WORK REQUEST. Of all the lines below, output only those starting at the one with "resized for setup | 2 | 8" and ending at the one with "run 2 against", both ends included, exactly as written.

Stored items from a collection
▽
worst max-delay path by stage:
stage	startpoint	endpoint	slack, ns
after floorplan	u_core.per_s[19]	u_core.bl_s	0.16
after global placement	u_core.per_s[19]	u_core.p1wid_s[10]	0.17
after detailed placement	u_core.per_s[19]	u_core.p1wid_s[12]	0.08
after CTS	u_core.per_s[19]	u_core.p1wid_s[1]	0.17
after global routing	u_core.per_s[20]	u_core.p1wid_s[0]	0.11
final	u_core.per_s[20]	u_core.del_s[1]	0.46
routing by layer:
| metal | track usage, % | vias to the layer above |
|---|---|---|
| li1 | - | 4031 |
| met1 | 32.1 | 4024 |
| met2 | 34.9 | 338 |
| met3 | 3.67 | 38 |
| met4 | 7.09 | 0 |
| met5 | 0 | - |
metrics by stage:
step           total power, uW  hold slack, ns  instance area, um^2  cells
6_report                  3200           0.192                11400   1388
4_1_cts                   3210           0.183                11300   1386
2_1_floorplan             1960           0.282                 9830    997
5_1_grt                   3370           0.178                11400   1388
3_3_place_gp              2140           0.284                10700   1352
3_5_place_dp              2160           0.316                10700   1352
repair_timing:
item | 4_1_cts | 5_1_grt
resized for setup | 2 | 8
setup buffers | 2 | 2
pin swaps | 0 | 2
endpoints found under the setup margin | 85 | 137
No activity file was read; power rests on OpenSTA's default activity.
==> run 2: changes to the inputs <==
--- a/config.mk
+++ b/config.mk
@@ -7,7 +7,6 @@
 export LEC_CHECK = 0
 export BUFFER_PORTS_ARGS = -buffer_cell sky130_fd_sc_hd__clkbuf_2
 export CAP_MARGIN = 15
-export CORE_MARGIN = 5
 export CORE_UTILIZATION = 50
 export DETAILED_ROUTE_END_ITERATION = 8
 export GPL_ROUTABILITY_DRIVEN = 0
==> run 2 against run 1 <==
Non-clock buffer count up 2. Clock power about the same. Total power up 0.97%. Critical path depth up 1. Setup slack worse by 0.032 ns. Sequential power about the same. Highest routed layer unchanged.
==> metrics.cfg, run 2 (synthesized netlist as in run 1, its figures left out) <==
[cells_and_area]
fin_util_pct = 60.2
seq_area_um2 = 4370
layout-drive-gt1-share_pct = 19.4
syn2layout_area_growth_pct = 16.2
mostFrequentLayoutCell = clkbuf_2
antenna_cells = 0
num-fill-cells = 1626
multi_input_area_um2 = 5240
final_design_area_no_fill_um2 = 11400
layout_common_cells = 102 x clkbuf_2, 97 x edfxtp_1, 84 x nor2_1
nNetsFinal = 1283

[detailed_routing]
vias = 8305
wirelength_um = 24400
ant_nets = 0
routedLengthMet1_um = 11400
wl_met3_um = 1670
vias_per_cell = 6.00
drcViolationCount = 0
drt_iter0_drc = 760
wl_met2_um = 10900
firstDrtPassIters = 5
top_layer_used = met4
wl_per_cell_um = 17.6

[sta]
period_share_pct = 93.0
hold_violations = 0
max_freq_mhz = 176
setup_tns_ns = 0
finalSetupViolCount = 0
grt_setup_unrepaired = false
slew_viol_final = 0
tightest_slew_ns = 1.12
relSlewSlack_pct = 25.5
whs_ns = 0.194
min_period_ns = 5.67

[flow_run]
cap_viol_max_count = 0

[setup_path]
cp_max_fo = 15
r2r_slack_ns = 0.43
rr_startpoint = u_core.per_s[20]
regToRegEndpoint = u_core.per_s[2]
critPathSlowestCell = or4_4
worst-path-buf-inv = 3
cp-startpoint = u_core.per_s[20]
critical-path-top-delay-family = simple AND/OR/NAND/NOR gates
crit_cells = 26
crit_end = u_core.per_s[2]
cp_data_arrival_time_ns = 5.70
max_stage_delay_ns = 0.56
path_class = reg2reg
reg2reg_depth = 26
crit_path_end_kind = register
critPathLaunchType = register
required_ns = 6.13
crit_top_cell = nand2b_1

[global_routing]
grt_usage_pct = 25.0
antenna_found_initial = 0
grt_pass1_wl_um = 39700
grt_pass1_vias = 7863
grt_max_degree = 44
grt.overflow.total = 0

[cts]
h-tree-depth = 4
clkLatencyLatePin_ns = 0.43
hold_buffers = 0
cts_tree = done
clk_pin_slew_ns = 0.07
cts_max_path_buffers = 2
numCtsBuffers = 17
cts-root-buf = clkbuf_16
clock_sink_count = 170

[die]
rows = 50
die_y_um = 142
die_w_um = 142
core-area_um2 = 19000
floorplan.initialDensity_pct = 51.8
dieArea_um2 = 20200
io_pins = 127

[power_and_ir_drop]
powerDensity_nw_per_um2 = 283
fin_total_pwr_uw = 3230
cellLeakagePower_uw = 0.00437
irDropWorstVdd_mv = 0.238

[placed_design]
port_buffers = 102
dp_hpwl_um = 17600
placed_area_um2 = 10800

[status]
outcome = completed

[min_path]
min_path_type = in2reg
△
▽
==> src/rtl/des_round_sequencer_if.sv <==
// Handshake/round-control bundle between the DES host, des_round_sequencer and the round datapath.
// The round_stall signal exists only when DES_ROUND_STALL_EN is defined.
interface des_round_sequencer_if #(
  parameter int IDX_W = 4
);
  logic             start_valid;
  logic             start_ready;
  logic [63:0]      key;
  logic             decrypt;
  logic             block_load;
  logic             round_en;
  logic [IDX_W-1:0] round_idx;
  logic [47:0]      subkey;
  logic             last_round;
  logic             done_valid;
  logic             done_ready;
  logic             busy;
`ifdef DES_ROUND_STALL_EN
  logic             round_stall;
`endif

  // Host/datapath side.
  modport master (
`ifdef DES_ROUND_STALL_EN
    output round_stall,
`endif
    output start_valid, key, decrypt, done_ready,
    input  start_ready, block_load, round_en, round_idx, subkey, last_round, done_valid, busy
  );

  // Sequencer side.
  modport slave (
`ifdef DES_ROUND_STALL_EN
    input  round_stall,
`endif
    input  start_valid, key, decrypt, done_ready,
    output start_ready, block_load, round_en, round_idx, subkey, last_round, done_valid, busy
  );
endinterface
△
▽
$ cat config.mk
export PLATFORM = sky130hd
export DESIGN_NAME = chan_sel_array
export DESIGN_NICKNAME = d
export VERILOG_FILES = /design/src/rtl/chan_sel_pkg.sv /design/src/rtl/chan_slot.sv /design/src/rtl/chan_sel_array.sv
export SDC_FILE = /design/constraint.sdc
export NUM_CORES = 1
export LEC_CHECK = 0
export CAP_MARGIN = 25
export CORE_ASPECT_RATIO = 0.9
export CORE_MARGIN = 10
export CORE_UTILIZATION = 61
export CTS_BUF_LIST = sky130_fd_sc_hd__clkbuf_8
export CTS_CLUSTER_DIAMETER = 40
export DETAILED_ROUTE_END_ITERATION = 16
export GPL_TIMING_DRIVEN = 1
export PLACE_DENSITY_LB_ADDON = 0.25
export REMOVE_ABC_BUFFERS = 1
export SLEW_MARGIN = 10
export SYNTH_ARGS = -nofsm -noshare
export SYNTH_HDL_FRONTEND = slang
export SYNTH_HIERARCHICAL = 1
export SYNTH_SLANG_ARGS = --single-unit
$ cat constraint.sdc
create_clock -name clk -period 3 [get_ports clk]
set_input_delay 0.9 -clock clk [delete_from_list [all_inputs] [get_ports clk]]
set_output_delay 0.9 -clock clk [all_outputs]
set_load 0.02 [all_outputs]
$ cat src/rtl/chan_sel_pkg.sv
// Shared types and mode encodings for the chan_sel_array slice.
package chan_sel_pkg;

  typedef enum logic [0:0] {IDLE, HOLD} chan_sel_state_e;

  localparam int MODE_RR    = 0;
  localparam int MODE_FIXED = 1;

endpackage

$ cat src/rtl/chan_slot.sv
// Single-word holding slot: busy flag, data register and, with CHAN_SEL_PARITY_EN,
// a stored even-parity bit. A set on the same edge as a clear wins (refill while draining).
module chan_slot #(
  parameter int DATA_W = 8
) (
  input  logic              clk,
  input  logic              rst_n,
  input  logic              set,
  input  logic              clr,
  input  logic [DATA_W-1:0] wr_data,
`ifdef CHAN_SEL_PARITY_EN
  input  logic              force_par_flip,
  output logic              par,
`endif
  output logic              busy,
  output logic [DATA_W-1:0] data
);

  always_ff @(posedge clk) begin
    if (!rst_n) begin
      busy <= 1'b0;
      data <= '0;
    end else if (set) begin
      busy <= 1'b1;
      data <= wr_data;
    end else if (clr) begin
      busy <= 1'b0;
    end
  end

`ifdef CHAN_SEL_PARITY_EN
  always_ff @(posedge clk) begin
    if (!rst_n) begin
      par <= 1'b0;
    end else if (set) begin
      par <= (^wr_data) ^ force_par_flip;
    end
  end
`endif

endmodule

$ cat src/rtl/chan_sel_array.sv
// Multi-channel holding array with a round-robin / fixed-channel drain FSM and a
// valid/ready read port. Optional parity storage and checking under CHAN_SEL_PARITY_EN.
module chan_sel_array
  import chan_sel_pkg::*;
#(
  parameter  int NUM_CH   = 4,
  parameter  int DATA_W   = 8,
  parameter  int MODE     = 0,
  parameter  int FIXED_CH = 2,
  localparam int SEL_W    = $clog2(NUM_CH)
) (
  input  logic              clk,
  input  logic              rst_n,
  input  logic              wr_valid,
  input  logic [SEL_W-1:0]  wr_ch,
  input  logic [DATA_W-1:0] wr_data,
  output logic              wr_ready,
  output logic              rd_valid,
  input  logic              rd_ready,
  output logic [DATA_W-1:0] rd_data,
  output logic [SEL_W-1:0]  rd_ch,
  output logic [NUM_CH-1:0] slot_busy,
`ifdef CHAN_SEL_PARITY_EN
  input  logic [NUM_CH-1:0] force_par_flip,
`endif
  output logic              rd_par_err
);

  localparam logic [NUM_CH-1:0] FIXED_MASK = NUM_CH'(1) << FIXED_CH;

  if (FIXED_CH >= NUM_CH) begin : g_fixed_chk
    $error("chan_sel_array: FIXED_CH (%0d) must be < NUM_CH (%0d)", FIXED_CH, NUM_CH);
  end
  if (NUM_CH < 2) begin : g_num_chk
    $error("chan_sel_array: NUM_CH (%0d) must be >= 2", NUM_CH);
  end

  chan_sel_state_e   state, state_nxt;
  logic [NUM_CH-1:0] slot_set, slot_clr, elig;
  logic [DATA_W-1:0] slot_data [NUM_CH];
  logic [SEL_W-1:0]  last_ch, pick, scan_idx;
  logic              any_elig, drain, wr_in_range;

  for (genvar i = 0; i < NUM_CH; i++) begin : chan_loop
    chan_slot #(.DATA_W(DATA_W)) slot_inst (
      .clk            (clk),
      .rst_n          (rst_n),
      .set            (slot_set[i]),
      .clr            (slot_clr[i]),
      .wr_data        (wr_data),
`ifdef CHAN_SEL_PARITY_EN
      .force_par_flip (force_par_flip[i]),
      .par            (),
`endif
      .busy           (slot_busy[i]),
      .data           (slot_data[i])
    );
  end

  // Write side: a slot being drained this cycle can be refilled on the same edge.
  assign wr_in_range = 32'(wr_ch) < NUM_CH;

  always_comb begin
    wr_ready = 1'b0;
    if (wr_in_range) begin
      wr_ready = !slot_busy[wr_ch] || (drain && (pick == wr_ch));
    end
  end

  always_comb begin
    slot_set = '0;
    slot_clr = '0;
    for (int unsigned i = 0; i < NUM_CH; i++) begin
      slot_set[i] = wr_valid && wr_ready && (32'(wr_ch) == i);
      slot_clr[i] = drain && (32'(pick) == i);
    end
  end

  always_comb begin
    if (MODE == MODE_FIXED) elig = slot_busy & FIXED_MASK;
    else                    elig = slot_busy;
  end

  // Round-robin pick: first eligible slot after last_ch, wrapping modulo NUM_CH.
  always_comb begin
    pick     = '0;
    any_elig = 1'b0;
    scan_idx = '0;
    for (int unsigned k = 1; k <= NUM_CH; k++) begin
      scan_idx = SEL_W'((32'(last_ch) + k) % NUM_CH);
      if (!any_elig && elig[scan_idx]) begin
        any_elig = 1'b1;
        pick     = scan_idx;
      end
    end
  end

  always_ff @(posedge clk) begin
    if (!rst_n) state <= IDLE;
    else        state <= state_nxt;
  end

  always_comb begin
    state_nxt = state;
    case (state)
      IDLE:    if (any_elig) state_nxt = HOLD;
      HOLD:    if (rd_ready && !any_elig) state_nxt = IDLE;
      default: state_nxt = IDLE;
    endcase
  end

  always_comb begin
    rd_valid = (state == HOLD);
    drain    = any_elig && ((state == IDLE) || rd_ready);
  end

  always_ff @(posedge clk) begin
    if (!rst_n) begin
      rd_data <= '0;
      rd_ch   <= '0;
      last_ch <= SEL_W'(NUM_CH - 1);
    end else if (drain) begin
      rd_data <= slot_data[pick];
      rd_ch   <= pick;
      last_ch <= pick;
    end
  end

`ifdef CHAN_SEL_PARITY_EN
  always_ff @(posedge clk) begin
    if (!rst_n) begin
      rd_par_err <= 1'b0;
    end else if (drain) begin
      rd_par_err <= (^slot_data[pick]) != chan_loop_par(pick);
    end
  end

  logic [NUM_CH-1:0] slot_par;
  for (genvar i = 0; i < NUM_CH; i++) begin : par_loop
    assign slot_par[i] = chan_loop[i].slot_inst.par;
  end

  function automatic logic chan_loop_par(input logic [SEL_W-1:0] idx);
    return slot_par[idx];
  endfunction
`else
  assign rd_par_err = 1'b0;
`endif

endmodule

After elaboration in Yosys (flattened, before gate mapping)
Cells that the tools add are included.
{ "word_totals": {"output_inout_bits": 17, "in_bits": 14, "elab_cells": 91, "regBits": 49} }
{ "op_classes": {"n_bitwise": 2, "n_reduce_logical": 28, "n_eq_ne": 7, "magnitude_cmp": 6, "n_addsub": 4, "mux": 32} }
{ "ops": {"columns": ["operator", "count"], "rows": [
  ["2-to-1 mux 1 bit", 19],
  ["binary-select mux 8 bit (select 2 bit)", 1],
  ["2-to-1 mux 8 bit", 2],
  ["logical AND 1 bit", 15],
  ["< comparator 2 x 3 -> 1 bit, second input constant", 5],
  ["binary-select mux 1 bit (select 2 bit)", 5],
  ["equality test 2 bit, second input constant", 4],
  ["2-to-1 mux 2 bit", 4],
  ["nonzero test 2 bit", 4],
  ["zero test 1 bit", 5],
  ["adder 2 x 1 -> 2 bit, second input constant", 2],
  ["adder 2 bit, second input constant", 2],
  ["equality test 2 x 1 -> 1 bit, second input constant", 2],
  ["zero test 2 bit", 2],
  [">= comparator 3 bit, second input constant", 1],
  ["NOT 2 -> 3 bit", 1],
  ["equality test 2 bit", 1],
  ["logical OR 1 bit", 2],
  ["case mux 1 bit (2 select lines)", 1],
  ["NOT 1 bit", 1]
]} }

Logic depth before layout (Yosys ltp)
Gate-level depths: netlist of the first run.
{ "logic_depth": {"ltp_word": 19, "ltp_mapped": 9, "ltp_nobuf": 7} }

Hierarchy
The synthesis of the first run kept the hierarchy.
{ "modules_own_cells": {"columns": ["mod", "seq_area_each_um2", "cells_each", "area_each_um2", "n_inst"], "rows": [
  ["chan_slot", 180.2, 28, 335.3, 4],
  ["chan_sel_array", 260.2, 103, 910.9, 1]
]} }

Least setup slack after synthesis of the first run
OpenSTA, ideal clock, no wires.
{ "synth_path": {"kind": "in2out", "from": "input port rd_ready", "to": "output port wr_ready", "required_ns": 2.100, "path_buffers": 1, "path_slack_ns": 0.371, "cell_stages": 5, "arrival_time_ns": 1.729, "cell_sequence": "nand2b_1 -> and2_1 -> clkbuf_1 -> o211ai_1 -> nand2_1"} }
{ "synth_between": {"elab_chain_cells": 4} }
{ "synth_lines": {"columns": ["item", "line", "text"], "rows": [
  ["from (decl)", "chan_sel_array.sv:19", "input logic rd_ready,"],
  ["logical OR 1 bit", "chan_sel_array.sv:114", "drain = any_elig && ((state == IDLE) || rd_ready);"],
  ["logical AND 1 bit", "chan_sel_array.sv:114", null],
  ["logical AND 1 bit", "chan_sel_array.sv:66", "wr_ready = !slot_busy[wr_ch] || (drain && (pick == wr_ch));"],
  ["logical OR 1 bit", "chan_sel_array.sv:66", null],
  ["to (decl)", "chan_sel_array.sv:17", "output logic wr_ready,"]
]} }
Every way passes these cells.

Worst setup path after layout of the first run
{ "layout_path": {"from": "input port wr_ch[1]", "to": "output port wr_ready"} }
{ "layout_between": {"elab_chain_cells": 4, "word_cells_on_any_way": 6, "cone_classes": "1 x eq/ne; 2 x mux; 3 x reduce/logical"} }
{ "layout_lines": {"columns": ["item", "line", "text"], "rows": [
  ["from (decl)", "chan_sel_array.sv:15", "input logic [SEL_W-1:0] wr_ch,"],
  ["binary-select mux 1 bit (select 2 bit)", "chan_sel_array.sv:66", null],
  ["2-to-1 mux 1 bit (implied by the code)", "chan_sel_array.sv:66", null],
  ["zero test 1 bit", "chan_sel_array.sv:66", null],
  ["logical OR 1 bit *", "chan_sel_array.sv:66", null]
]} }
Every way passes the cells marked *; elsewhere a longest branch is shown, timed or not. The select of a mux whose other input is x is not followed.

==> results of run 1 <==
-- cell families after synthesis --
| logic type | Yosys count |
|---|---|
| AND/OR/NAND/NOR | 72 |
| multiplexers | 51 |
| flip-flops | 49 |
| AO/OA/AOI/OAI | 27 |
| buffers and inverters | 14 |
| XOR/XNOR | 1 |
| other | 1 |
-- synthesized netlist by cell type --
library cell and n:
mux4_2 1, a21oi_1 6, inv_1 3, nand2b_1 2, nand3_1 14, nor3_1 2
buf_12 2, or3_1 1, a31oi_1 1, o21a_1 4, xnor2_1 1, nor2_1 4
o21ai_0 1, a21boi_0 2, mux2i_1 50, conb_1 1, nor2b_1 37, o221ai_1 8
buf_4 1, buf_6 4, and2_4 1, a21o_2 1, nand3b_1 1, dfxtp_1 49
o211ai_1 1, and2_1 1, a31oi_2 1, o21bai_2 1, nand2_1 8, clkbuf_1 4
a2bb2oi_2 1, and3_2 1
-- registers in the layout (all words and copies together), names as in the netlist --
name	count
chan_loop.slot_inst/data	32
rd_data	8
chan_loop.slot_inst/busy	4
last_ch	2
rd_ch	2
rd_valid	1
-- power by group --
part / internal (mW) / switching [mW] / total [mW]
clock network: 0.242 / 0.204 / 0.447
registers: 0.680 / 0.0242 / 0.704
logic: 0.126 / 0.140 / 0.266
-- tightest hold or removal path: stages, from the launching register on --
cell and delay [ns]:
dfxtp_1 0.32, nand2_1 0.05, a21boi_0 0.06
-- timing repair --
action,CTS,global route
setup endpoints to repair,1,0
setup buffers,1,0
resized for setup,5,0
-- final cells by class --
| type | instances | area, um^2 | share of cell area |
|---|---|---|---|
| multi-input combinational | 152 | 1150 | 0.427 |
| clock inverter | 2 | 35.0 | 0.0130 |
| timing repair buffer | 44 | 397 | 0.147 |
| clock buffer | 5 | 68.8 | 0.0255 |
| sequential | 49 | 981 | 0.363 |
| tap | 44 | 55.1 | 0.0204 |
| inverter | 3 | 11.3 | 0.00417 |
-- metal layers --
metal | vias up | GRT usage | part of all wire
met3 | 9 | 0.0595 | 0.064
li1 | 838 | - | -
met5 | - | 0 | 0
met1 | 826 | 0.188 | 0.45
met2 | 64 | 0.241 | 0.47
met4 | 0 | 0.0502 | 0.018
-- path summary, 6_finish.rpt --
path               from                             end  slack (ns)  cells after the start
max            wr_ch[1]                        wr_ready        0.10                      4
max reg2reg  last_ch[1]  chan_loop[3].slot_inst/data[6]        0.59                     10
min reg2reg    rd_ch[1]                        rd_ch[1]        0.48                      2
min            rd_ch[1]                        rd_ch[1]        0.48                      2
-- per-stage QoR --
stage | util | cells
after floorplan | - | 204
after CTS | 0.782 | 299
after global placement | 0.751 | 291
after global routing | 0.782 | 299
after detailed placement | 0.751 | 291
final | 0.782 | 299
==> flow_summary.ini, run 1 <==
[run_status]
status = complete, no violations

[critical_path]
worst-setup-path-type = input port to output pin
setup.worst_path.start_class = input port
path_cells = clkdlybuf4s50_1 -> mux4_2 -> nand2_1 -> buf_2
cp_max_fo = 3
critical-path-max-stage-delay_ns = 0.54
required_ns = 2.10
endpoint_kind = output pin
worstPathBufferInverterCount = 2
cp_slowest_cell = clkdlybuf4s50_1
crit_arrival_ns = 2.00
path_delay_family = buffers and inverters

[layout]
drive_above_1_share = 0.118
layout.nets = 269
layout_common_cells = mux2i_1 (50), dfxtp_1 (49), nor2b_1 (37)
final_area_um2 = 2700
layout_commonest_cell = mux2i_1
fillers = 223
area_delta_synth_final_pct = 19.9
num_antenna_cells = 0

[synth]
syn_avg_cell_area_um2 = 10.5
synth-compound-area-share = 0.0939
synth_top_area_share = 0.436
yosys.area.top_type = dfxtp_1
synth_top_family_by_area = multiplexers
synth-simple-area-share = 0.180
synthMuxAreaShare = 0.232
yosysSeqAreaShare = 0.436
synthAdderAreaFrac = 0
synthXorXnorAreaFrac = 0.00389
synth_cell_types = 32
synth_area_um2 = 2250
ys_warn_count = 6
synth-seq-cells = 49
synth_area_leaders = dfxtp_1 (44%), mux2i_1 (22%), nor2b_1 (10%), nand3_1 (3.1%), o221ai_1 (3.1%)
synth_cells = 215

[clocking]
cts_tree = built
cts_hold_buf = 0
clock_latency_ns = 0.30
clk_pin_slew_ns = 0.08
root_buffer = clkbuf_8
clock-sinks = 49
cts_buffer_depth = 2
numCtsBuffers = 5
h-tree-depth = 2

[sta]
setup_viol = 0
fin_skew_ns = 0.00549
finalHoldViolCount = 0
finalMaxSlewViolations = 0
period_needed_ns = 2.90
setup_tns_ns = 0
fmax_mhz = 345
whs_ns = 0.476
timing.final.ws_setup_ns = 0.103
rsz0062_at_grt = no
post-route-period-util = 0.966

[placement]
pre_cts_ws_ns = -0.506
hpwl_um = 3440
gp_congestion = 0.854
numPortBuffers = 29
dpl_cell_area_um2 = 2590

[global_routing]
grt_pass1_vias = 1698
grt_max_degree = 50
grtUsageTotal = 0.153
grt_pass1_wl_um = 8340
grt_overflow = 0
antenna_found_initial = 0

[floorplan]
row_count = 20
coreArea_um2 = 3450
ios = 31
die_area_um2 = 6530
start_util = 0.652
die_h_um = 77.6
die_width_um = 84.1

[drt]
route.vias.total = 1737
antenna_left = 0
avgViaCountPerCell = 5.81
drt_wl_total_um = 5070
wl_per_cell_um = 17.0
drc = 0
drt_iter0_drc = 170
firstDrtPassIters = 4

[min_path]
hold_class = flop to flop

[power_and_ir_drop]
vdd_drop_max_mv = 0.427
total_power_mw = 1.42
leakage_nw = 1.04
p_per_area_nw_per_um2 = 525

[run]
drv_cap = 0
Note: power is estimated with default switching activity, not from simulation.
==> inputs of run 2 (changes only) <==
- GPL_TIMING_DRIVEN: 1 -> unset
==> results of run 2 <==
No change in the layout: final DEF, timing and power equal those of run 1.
△
EXERCISE OUTPUT.
resized for setup | 2 | 8
setup buffers | 2 | 2
pin swaps | 0 | 2
endpoints found under the setup margin | 85 | 137
No activity file was read; power rests on OpenSTA's default activity.
==> run 2: changes to the inputs <==
--- a/config.mk
+++ b/config.mk
@@ -7,7 +7,6 @@
 export LEC_CHECK = 0
 export BUFFER_PORTS_ARGS = -buffer_cell sky130_fd_sc_hd__clkbuf_2
 export CAP_MARGIN = 15
-export CORE_MARGIN = 5
 export CORE_UTILIZATION = 50
 export DETAILED_ROUTE_END_ITERATION = 8
 export GPL_ROUTABILITY_DRIVEN = 0
==> run 2 against run 1 <==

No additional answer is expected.